Swartz et al. [2014] developed a modified RBS that uses a data-based weight for combining the at-risk variant statistic and the protective variant statistic. For the GAW18 data Swartz et al. [2014] used their modified RBS and compared its performance to other published methods (VT, C-alpha, SKAT, and RBS). For all causal genes on chromosome 3 they found that all six methods that they applied performed similarly (within 5%) and that the modified RBS performed competitively and similarly to the other replication-based statistics. They also found that performance of the VT method varied more than that of the other methods, providing higher power for some genes and lower power for other genes.
Functional Principal Components Analysis
Functional principal components analysis (FPCA) has recently been applied to association studies for sequence data.

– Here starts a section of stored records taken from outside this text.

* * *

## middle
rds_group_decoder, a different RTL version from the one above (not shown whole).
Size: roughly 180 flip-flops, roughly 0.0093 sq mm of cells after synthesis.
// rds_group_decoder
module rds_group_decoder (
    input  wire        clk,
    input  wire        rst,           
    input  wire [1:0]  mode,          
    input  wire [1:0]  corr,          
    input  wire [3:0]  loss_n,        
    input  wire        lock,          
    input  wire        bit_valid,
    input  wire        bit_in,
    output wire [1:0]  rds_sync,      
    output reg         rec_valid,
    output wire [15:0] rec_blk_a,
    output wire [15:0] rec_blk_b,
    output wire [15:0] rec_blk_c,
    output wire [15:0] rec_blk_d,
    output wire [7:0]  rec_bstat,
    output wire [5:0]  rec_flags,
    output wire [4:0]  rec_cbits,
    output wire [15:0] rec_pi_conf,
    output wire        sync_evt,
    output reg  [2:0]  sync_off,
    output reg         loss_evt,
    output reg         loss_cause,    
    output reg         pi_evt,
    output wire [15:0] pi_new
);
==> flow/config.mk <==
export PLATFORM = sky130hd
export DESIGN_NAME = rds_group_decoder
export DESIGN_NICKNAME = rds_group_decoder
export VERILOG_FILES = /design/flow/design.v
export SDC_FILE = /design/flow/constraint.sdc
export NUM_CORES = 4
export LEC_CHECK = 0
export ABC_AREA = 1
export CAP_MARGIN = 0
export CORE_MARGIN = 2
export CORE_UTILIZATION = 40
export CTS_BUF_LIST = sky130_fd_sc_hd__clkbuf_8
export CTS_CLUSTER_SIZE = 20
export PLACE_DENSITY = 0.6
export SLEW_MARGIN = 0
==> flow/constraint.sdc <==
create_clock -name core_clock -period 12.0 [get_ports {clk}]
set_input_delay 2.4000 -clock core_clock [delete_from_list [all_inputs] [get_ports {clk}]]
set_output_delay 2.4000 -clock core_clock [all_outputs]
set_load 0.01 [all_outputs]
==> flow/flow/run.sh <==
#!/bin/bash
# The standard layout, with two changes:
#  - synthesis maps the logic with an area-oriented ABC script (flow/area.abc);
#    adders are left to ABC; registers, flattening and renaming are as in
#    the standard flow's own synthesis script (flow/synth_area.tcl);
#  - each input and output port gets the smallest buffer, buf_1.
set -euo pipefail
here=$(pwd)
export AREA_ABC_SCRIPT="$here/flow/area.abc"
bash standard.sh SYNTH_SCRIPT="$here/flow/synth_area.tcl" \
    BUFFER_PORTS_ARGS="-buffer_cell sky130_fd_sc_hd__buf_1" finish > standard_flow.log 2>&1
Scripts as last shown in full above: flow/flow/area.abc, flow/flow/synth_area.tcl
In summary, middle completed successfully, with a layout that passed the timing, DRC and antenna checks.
This is an optimization exercise on Yosys and OpenROAD, whose aim is small area, a short achievable clock period and few clock cycles per item, not a production implementation.
Function was checked by simulation only, so behaviour that the tests miss may differ from the original.

==> flow/design.v (outline; a module is shown in full before it is edited, if it fits) <==
// module tau_arith: 2046 lines
module tau_arith (
    input  wire        clk,
    input  wire        rst,           
    input  wire        in_valid,
    output wire        in_ready,
    input  wire        in_fn,         
    input  wire [63:0] in_a,
    input  wire [63:0] in_b,
    output reg         out_valid,
    output reg  [63:0] out_result,
    output reg         out_range
);
  // ...
==> flow/run.sh <==
#!/bin/bash
# synth_recipe.tcl (not shown) runs the flow's synth.tcl, then flattens the netlist and writes it again
# the make line also repeats each setting of config.mk as NAME=value (left out here)
make -C /OpenROAD-flow-scripts/flow DESIGN_CONFIG=/design/flow/config.mk WORK_HOME=/design/flow/orfs CLKGATE_MAP_FILE= SYNTH_SCRIPT=/design/flow/synth_recipe.tcl finish
==> flow/config.mk <==
export PLATFORM = sky130hd
export DESIGN_NAME = tau_arith
export DESIGN_NICKNAME = tau_arith
export VERILOG_FILES = /design/flow/design.v
export SDC_FILE = /design/flow/constraint.sdc
export NUM_CORES = 4
export LEC_CHECK = 0
export CAP_MARGIN = 20
export CORE_MARGIN = 2
export CORE_UTILIZATION = 40
export SLEW_MARGIN = 20
==> flow/constraint.sdc <==
create_clock -name core_clock -period 14.0 [get_ports {clk}]
set_input_delay 2.8000 -clock core_clock [delete_from_list [all_inputs] [get_ports {clk}]]
set_output_delay 2.8000 -clock core_clock [all_outputs]
set_load 0.01 [all_outputs]
This is an optimization exercise on Yosys and OpenROAD, whose aim is small area, not a production implementation. The RTL was checked by simulation tests, not by an equivalence proof against the original design. No activity file was given, so power comes from the tool's default toggle rates.

Design dfu_unit, start of the top module:
module dfu_unit (
    input  wire        clk,
    input  wire        rst,           
    input  wire [1:0]  mode,          
    input  wire [20:0] dec_d,         
    input  wire        sync,          
    input  wire        corr_we,
    input  wire [1:0]  corr_m,
    input  wire [15:0] corr_ofs,
    input  wire [15:0] corr_gain,
    input  wire        corr_commit,
    input  wire        in_valid,
    input  wire [11:0] in_code,
    input  wire [1:0]  in_member,
    input  wire [3:0]  in_flags,      
    output wire        o_valid,
    output wire [31:0] o_index,
    output wire [15:0] o_lo,
    output wire [15:0] o_hi,
    output wire [31:0] o_h32,
    output wire [11:0] o_p12,
    output wire [4:0]  o_flags,       
    output reg  [31:0] sat_count
);
    localparam M_SAMPLE = 2'd0, M_PEAK = 2'd1, M_ENV = 2'd2, M_HIRES = 2'd3;
    genvar gi;
    integer i;
    reg [15:0] sh_ofs  [0:3];
    reg [15:0] ef_ofs  [0:3];
    reg [15:0] sh_gain [0:3];
    reg [15:0] ef_gain [0:3];
    reg [3:0]  sh_def, ef_def;
    reg        commit_d;
    wire [3:0] wr;
    generate for (gi = 0; gi < 4; gi = gi + 1) begin : g_corr
        assign wr[gi] = corr_we & (corr_m == gi);
        wire [15:0] sh_ofs_n = sh_ofs[gi] ^ ({16{wr[gi]}} & (sh_ofs[gi] ^ corr_ofs));
        always @(posedge clk) begin
            sh_ofs[gi] <= sh_ofs_n;
            if (corr_commit) ef_ofs[gi] <= sh_ofs_n;
            if (wr[gi]) sh_gain[gi] <= corr_gain;
            if (commit_d) ef_gain[gi] <= sh_gain[gi];
        end
    end endgenerate
    always @(posedge clk) begin
        commit_d <= corr_commit;
        if (rst) begin
            sh_def <= 4'hf;
            ef_def <= 4'hf;
        end else begin
            sh_def <= sh_def & ~wr;
            if (corr_commit) ef_def <= sh_def & ~wr;
        end
    end
    wire        dflt = ef_def[in_member];
    wire [15:0] ofs  = dflt ? 16'd0 : ef_ofs[in_member];
    wire [16:0] y1;
    dfu_add #(.W(17)) u_sub (
        .a({in_code[11], in_code, 4'b0000}), .b(~{ofs[15], ofs}), .ci(1'b1), .s(y1), .co());
    reg [16:0] p_y1;
    reg [1:0]  p_m;
    reg        p_dflt;
    reg [3:0]  p_flags;
  ...
==> flow/config.mk <==
export PLATFORM = sky130hd
export DESIGN_NAME = dfu_unit
export DESIGN_NICKNAME = dfu_unit
export VERILOG_FILES = /design/flow/design.v
export SDC_FILE = /design/flow/constraint.sdc
export NUM_CORES = 4
export LEC_CHECK = 0
export ABC_AREA = 1
export CAP_MARGIN = 20
export CORE_MARGIN = 2
export CORE_UTILIZATION = 40
export CTS_CLUSTER_DIAMETER = 80
export CTS_CLUSTER_SIZE = 30
export PLACE_DENSITY = 0.6
export SLEW_MARGIN = 20
==> flow/constraint.sdc <==
create_clock -name core_clock -period 14.0 [get_ports {clk}]
set_input_delay 2.8000 -clock core_clock [delete_from_list [all_inputs] [get_ports {clk}]]
set_output_delay 2.8000 -clock core_clock [all_outputs]
set_load 0.01 [all_outputs]
standard.sh (not shown) runs the stock make flow with config.mk's settings and CLKGATE_MAP_FILE= SYNTH_SCRIPT=/design/flow/synth_recipe.tcl, a recipe that flattens the netlist after the stock synthesis.
==> flow/flow/run.sh <==
#!/bin/bash
# Layout flow: the standard ORFS flow, with two changes that leave the design's
# function and registers as the standard synthesis makes them:
#  - after the standard synthesis, flow/polar.py moves inverters out of the netlist
#    (full adders taken in complemented form, gates swapped for complemented twins);
#  - the buffers that global placement puts on every input and output port are the
#    smallest buffer cell, buf_1.
# Each step's output goes to a log file of its own in this folder.
set -euo pipefail
export BUFFER_PORTS_ARGS="-buffer_cell sky130_fd_sc_hd__buf_1"
R=orfs/results/sky130hd/dfu_unit/base
bash standard.sh synth > flow_synth.log 2>&1
cp "$R/1_2_yosys.v" synth_standard.v
python3 flow/polar.py synth_standard.v "$R/1_2_yosys.v" > flow_polar.log 2>&1
rm -f "$R/1_synth.odb" "$R/1_synth.sdc"
bash standard.sh finish > flow_layout.log 2>&1
Other scripts of this flow, unchanged in this note and not shown: flow/flow/polar.py
==> next run, changes <==
==> flow/flow/run.sh (replaced) <==
#!/bin/bash
# Layout flow: the standard ORFS flow with three changes that keep the design's
# registers exactly as the standard synthesis makes them:
#  - synthesis is the standard one (synth_recipe.tcl, ABC_AREA 1) except that ABC's
#    area script maps with "amap" and leaves buffering and sizing to the placer;
#  - after synthesis, flow/polar.py moves inverters out of the netlist (full adders
#    taken in complemented form, gates swapped for complemented twins);
#  - the buffers that global placement puts on every port are buf_1.
# Each step's output goes to a log file of its own in this folder.
set -euo pipefail
export BUFFER_PORTS_ARGS="-buffer_cell sky130_fd_sc_hd__buf_1"
R=orfs/results/sky130hd/dfu_unit/base
rm -rf scripts_synth
cp -r "$FLOW_HOME/scripts" scripts_synth
printf 'strash\ndch -f\namap\ntopo\nstime -c\n' > scripts_synth/abc_area.script
bash standard.sh SCRIPTS_DIR="$PWD/scripts_synth" synth > flow_synth.log 2>&1
cp "$R/1_2_yosys.v" synth_netlist.v
python3 flow/polar.py synth_netlist.v "$R/1_2_yosys.v" > flow_polar.log 2>&1
rm -f "$R/1_synth.odb" "$R/1_synth.sdc"
bash standard.sh finish > flow_layout.log 2>&1
- CTS_CLUSTER_DIAMETER: 80 -> 100
=> The changed run finished with timing, DRC and antenna clean. Non-clock buffer count is lower by 5. Die area shrinks by 4.0%. Core utilization is higher by 0.43 points. Flip-flop and latch count is unchanged. Sequential power is about the same. Total power came out lower by 4.1%. Count of clock-buffer cells in the layout grows by 2.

Luo et al. [2011] used the genome continuum model [Bickeboller and Thompson, 1996], which treats a genomic location as a real continuous value. By treating the genotype data of each individual along the genome as a genetic variant function, Luo et al. [2011] applied FPCA to transform a genetic variant function into a linear combination of principal component functions to capture the genetic variations [Ramsay and Silverman, 2005]. Because FPCA is applicable to sparse and irregularly spaced genomic variant data, FPCA-based statistics have higher power to detect association of rare variants and better ability to filter sequence errors than other methods [Luo et al., 2011].

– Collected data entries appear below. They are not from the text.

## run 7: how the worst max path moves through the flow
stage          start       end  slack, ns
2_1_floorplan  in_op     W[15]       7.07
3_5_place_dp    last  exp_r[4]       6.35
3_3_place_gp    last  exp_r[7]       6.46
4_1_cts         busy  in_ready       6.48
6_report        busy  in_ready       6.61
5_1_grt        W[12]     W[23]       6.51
Context: an optimization exercise on an open-source flow, tuned for small area and a short achievable clock period. The choices shown serve that exercise and are no tape-out recipe. The RTL was checked by simulation tests, not by an equivalence proof against the original design.

==> flow/design.v, too long to show whole: its modules and the start of the top module <==
// module sb64_aux: 438 lines
// module sb64_mul: 1960 lines
// module sb64_div: 135 lines
// module sb64_xunit: 51 lines
module sb64_xunit (
    input  wire        clk,
    input  wire        rst,         
    input  wire        in_valid,
    input  wire [4:0]  in_op,
    input  wire [31:0] in_a,
    input  wire [31:0] in_b,
    input  wire [31:0] in_c,
    input  wire [31:0] in_d,
    input  wire [23:0] in_opnd,
    input  wire        wr_en,
    input  wire [1:0]  wr_sel,      
    input  wire [31:0] wr_data,
    output wire        res1_valid,
    output wire [31:0] res1_data,
    output wire        res2_valid,
    output wire [31:0] res2_data,
    output wire [31:0] mlo,
    output wire [31:0] mhi,
    output wire        mulv_ovf,
    output wire        div_busy,
    output wire        div_valid,
    output wire [31:0] div_res,
    output wire        div_dz,
    output wire        div_ovf
);
  // ...
==> flow/flow/run.sh <==
#!/bin/bash
set -euo pipefail
here="$(cd "$(dirname "$0")/.." && pwd)"
cd "$here"
bash standard.sh synth > log_synth.txt 2>&1
export SETUP_SLACK_MARGIN=29.5
export BUFFER_PORTS_ARGS="-buffer_cell sky130_fd_sc_hd__buf_2"
bash standard.sh > log_layout.txt 2>&1
==> flow/standard.sh <==
#!/bin/bash
# synth_recipe.tcl (not shown) runs the flow's synth.tcl, then flattens the netlist and writes it again
# the make line also repeats each setting of config.mk as NAME=value (left out here)
make -C /OpenROAD-flow-scripts/flow DESIGN_CONFIG=/design/flow/config.mk WORK_HOME=/design/flow/orfs CLKGATE_MAP_FILE= SYNTH_SCRIPT=/design/flow/synth_recipe.tcl "${@:-finish}"
==> flow/config.mk <==
export PLATFORM = sky130hd
export DESIGN_NAME = sb64_xunit
export DESIGN_NICKNAME = sb64_xunit
export VERILOG_FILES = /design/flow/design.v
export SDC_FILE = /design/flow/constraint.sdc
export NUM_CORES = 4
export LEC_CHECK = 0
export CAP_MARGIN = 20
export CORE_MARGIN = 2
export CORE_UTILIZATION = 55
export PLACE_DENSITY = 0.62
export SLEW_MARGIN = 20
==> flow/constraint.sdc <==
create_clock -name core_clock -period 40.0 [get_ports {clk}]
set_input_delay 8.0000 -clock core_clock [delete_from_list [all_inputs] [get_ports {clk}]]
set_output_delay 8.0000 -clock core_clock [all_outputs]
set_load 0.01 [all_outputs]
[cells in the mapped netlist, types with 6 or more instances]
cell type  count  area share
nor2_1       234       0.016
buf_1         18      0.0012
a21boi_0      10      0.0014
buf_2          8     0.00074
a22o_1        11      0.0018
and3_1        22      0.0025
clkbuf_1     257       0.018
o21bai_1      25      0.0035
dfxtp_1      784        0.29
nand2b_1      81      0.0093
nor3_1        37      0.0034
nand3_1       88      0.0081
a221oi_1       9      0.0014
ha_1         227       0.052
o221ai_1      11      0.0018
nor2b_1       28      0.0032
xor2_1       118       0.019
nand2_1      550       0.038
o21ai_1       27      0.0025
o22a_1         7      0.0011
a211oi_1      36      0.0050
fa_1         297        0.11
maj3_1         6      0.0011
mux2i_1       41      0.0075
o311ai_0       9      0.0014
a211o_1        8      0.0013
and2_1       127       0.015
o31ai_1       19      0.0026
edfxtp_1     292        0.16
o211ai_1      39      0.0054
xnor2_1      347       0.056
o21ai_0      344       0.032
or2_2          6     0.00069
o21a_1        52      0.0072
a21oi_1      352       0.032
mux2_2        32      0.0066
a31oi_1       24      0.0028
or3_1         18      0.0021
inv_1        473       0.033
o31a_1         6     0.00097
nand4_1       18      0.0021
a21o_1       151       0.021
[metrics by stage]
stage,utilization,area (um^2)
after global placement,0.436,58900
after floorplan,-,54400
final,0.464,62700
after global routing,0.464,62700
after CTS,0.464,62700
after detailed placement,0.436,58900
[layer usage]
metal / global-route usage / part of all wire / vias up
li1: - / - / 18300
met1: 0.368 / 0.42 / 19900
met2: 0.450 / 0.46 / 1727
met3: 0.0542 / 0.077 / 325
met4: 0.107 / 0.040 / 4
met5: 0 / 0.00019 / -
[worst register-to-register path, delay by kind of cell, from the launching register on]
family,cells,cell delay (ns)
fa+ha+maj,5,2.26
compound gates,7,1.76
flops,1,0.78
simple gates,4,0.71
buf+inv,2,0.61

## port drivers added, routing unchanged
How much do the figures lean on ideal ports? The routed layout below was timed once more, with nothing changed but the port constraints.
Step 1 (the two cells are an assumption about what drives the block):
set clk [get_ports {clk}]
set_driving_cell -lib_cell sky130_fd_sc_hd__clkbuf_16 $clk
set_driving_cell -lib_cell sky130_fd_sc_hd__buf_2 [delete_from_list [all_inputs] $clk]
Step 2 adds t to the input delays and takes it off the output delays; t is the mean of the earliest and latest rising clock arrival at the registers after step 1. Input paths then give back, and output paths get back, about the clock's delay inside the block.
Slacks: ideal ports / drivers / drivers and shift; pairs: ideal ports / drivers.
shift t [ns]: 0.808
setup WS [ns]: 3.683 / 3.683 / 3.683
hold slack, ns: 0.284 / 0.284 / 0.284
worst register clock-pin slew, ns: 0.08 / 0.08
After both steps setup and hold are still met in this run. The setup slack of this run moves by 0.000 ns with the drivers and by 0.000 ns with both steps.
Context: an optimization exercise on an open-source flow, tuned for small area, a short achievable clock period and few clock cycles per item. The choices shown serve that exercise and are no tape-out recipe.
Where RTL was checked, it was by simulation tests only, not by an equivalence proof against the original.
The RTL of runs 1 to 4 was laid out without a check of its function.
Power figures rest on the tool's default switching activity, not on a simulated workload.

==> design/flow/run.sh <==
#!/bin/bash
# synth_recipe.tcl (not shown) runs the flow's synth.tcl, then flattens the netlist and writes it again
# the make line also repeats each setting of config.mk as NAME=value (left out here)
make -C /OpenROAD-flow-scripts/flow DESIGN_CONFIG=/design/flow/config.mk WORK_HOME=/design/flow/orfs CLKGATE_MAP_FILE= SYNTH_SCRIPT=/design/flow/synth_recipe.tcl finish
==> design/flow/constraint.sdc <==
create_clock -name core_clock -period 10.0 [get_ports {clk}]
set_input_delay 2.0000 -clock core_clock [delete_from_list [all_inputs] [get_ports {clk}]]
set_output_delay 2.0000 -clock core_clock [all_outputs]
set_load 0.01 [all_outputs]
Background: an optimization exercise with open tools, aiming at small area, a short achievable clock period and few clock cycles per item. Do not read the settings as production practice.
In this exercise RTL edits were held to simulation tests only and were not proved equivalent to the original.

==> flow/design.v (outline; a module is shown in full before it is edited, if it fits) <==
// module rs_cw_syndrome: 443 lines
// module rs_cw_decode: 274 lines
// module rs_line_decoder: 219 lines
module rs_line_decoder (
  input  wire         clk,
  input  wire         rst,
  input  wire         in_valid,
  output wire         in_ready,
  input  wire [575:0] in_beats,
  input  wire         in_mark_en,
  input  wire [4:0]   in_mark_pos,
  output reg          out_valid,
  output reg  [511:0] out_data,
  output reg          out_ce,
  output reg          out_ue,
  output reg          out_writeback,
  output reg          out_erasure,
  output reg          out_pos_valid,
  output reg  [4:0]   out_pos,
  output reg  [3:0]   out_symbols
);
  // ...
==> flow/flow/run.sh <==
#!/bin/bash
# Layout flow: the standard ORFS flow (standard.sh) with these changes:
#  - synthesis maps the logic with flow/abc_map.script (ABC &dch/&nf mapping,
#    then buffering and sizing) in place of ORFS's abc_speed.script;
#  - the port buffers are sky130_fd_sc_hd__buf_1;
#  - clock tree synthesis uses clkbuf_8 buffers and inserts no dummy loads.
# Everything else (floorplan, power grid, tap cells, placement, CTS, routing)
# is the standard flow, run with ORFS's own scripts.
set -euo pipefail
W=$(pwd)
rm -rf "$W/orfs_scripts"
cp -r "$FLOW_HOME/scripts" "$W/orfs_scripts"
cp "$W/flow/abc_map.script" "$W/orfs_scripts/abc_speed.script"
sed -e "s|^make -C |make SCRIPTS_DIR=$W/orfs_scripts 'BUFFER_PORTS_ARGS=-buffer_cell sky130_fd_sc_hd__buf_1' 'CTS_ARGS=-sink_clustering_enable -repair_clock_nets -dont_use_dummy_load -buf_list sky130_fd_sc_hd__clkbuf_8' -C |" \
  "$W/standard.sh" > "$W/flow_std.sh"
grep -q "SCRIPTS_DIR=$W/orfs_scripts" "$W/flow_std.sh"
bash "$W/flow_std.sh" > "$W/flow_std.log" 2>&1
==> flow/flow/abc_map.script <==
strash
&get -n
&st
&dch
&nf
&put
buffer -c
topo
stime -c
upsize -c
dnsize -c
==> flow/standard.sh <==
#!/bin/bash
# synth_recipe.tcl (not shown) runs the flow's synth.tcl, then flattens the netlist and writes it again
# the make line also repeats each setting of config.mk as NAME=value (left out here)
make -C /OpenROAD-flow-scripts/flow DESIGN_CONFIG=/design/flow/config.mk WORK_HOME=/design/flow/orfs CLKGATE_MAP_FILE= SYNTH_SCRIPT=/design/flow/synth_recipe.tcl "${@:-finish}"
==> flow/config.mk <==
export PLATFORM = sky130hd
export DESIGN_NAME = rs_line_decoder
export DESIGN_NICKNAME = rs_line_decoder
export VERILOG_FILES = /design/flow/design.v
export SDC_FILE = /design/flow/constraint.sdc
export NUM_CORES = 4
export LEC_CHECK = 0
export CAP_MARGIN = 20
export CORE_MARGIN = 2
export CORE_UTILIZATION = 40
export PLACE_DENSITY = 0.5
export SLEW_MARGIN = 20
==> flow/constraint.sdc <==
create_clock -name core_clock -period 55.0 [get_ports {clk}]
set_input_delay 11.0000 -clock core_clock [delete_from_list [all_inputs] [get_ports {clk}]]
set_output_delay 11.0000 -clock core_clock [all_outputs]
set_load 0.01 [all_outputs]
==> notes.md, run 1 <==
Rows=approximately 200; ranking of synthesized cells by area=dfxtp_1 (40%), xnor2_1 (25%), xor2_1 (13%); met3 GRT Util=0.0590; reg2reg setup slack=about 44 ns; Non-Filler Instances=approximately 17000; H-tree depth=5; MaxCap Viol Count=0; die area=roughly 300000 um^2; register name with the most flops=a_beats; sequential cell area share=0.356; worst hold path depth=0; status=finished clean; fmax=between 0.07 and 0.08 GHz; Starting Density=0.403; Hold Path Sink=c_data[277]; endpoints failing setup=0; Finished Cell Area=approximately 130000 um^2; Worst Setup SP=out_data[38]; GRT met2 Usage=0.569; met1 usage=0.483; adder-cell area share of the yosys netlist=0.00541; RR Endpoint=u_dec0.b_iden[1]; initial antenna violation count=about 130; highest routed layer=met5; most common cell after layout, fill and taps aside=xnor2_1; mapped cell area=around 120000 um^2; I/O Buffers=between 1000 and 1500; clock skew=approximately 0.18 ns; Layout fillers=about 28000; # hold bufs at CTS=0; Worst Setup Slack, final=about 42 ns; CP Cell Sequence=buf_1; clk buf depth=4; clock latency at the later pin of the worst-skew pair=approximately 1.1 ns; CTS root buf=clkbuf_8; Post-synth EDFFs=0; number of flip-flops in the largest register=about 580
Testbench counts, summed over its fixed seeds: cycles 2,432, items 2,400.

For the GAW18 data Dering et al. [2014] compared FPCA to the CMC method by evaluating type I error and power using the simulated hypertension phenotype. They found that CMC and FPCA failed to detect most of the truly associated genes. CMC identified one gene (KRT23) with a power of 0.66 at the cost of a very high false-positive rate (75%), whereas FPCA roughly maintained the type I error level but at the cost of low power.
Higher Criticism
Higher criticism (HC), or second-level significance testing, was originally suggested by Tukey [1976] for the case in which there are many independent tests of significance and one is interested in rejecting the joint null hypothesis. The HC statistic compares the fraction of observed significances at a given level to the expected fraction under the joint null hypothesis. Donoho and Jin [2004] considered a generalized HC statistic and showed that the resulting HC statistic is effective for detecting weak and sparse effects.
Because whole-genome sequence data share similar characteristics, in that the effects of individual rare variants are sparse and weak, Xuan et al. [2014] applied this HC approach to detect multiple rare variants in the GAW18 sequence data by using p-values obtained from an association analysis of individual variants in a genomic region. They compared the HC approach with SKAT and the minimum p-value approach. To accommodate the different variant numbers and correlation structures within different genome segment windows, they used permutation for all three methods. Xuan and colleagues found that the minimum p-value approach was more powerful for genomic regions that contained a true variant with strong effect, whereas SKAT was more powerful for regions that contained a large number of variants with weak effects. They also found that the HC approach was more powerful for regions that contained a smaller number of variants with weak effects.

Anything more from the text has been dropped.